Pour amener la lionne à portée de vue, il faut faire quelques efforts. Les cris d’une proie mourante sont simulés et un gros morceau de viande est fixé à un endroit bien visible pour que la vétérinaire puisse, si tout se passe bien, tirer le coup de tranquillisant. Les lions étant des chasseurs nocturnes, cette mission de l’équipe de surveillance commence en fin d’après-midi. Le temps que la lionne Sheerie s’approche effectivement de l’équipe, il fait déjà nuit noire. La scène est presque surréaliste. Au son misérable d’un jeune buffle agonisant, un fantastique ciel étoilé africain scintille. Les messages radio des rangers indiquent qu’en plus des lions, une meute de hyènes s’approche des deux voitures.
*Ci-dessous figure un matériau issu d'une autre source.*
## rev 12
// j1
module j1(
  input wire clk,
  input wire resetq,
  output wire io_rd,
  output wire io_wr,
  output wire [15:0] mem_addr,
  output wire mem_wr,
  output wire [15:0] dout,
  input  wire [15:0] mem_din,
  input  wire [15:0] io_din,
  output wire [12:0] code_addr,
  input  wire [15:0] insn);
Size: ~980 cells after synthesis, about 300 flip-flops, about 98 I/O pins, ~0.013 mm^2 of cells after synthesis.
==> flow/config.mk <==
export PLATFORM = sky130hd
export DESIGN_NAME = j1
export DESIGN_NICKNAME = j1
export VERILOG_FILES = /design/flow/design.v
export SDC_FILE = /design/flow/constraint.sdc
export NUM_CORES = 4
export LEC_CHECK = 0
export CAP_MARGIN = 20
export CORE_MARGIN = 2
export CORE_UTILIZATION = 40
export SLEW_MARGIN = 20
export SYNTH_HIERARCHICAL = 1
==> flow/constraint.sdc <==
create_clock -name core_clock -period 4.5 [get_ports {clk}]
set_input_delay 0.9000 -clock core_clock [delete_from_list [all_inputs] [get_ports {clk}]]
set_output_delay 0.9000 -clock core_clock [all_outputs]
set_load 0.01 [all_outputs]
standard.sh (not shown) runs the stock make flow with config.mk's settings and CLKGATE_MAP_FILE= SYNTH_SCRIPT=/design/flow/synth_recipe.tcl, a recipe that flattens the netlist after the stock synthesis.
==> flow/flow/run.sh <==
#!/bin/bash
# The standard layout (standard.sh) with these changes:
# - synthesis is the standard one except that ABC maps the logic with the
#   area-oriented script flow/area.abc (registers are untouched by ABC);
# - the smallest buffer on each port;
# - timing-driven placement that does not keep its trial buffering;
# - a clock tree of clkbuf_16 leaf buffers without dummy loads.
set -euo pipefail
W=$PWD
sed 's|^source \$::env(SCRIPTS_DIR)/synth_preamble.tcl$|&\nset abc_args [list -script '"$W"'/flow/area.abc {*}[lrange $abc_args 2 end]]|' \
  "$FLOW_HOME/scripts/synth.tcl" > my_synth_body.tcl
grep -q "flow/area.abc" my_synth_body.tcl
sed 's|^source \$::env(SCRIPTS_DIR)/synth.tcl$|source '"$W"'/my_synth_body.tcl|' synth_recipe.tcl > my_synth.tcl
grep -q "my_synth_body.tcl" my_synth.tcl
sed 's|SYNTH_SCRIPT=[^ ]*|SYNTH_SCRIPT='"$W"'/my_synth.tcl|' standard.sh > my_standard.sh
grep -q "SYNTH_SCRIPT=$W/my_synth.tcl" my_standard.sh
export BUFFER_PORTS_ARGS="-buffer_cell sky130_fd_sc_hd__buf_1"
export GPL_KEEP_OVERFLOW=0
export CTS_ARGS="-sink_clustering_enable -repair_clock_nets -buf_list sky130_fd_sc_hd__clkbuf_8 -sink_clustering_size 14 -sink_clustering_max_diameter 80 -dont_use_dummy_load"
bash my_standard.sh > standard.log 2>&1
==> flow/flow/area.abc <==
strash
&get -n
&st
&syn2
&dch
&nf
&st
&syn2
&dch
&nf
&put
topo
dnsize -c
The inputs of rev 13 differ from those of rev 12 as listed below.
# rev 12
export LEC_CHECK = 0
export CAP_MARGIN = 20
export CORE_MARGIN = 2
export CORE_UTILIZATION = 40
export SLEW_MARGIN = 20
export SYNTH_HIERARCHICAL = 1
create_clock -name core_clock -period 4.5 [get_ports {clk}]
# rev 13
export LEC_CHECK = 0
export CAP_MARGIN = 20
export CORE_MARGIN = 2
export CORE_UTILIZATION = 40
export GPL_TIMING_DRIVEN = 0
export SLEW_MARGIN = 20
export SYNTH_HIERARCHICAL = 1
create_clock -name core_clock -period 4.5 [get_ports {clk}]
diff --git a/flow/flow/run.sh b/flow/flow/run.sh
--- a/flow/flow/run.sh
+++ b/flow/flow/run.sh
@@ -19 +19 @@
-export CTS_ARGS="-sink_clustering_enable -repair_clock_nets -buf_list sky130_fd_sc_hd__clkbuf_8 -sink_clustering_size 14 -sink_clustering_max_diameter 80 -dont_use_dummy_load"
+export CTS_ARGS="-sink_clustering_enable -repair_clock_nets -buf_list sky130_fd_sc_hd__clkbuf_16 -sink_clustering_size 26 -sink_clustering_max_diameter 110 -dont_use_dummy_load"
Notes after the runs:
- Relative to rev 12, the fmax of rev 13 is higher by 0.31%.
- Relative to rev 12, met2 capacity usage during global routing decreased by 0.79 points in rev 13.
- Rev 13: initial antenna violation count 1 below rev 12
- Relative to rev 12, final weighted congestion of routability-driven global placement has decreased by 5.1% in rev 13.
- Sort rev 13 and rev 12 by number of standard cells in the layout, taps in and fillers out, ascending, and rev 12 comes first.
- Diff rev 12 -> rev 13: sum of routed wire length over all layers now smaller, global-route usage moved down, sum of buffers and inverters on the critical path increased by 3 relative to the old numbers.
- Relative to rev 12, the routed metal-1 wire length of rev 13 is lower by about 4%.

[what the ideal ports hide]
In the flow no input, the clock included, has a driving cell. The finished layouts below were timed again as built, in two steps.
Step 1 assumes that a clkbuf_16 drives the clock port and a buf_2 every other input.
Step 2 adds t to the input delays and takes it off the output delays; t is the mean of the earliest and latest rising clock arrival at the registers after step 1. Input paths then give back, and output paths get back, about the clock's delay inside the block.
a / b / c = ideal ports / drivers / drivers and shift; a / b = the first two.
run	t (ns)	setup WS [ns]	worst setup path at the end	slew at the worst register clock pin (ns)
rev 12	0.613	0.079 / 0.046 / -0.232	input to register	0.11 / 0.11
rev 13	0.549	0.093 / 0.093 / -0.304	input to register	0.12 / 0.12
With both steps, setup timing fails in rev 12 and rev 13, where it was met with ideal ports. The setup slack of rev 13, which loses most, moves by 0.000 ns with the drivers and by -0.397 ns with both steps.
Une situation bizarre qui fait partie du quotidien de l’équipe de surveillance d’African Parks.

Anniversaire à Majete
En 2023, la réserve de faune de Majete fêtera le 20e anniversaire de la coopération entre African Parks et le Malawi Government Department of National Parks and Wildlife (DNPW). Lorsque la zone a été reprise en 2003, elle était presque vide de chasseurs. A l’exception de quelques antilopes, il n’y avait plus d’animaux sauvages et, par conséquent, le tourisme était également au plus bas. Une mauvaise période pour la protection des espèces et pour les habitants des villages autour de Majete. Vingt ans plus tard, la Majete Wildlife Reserve est un projet phare au Malawi.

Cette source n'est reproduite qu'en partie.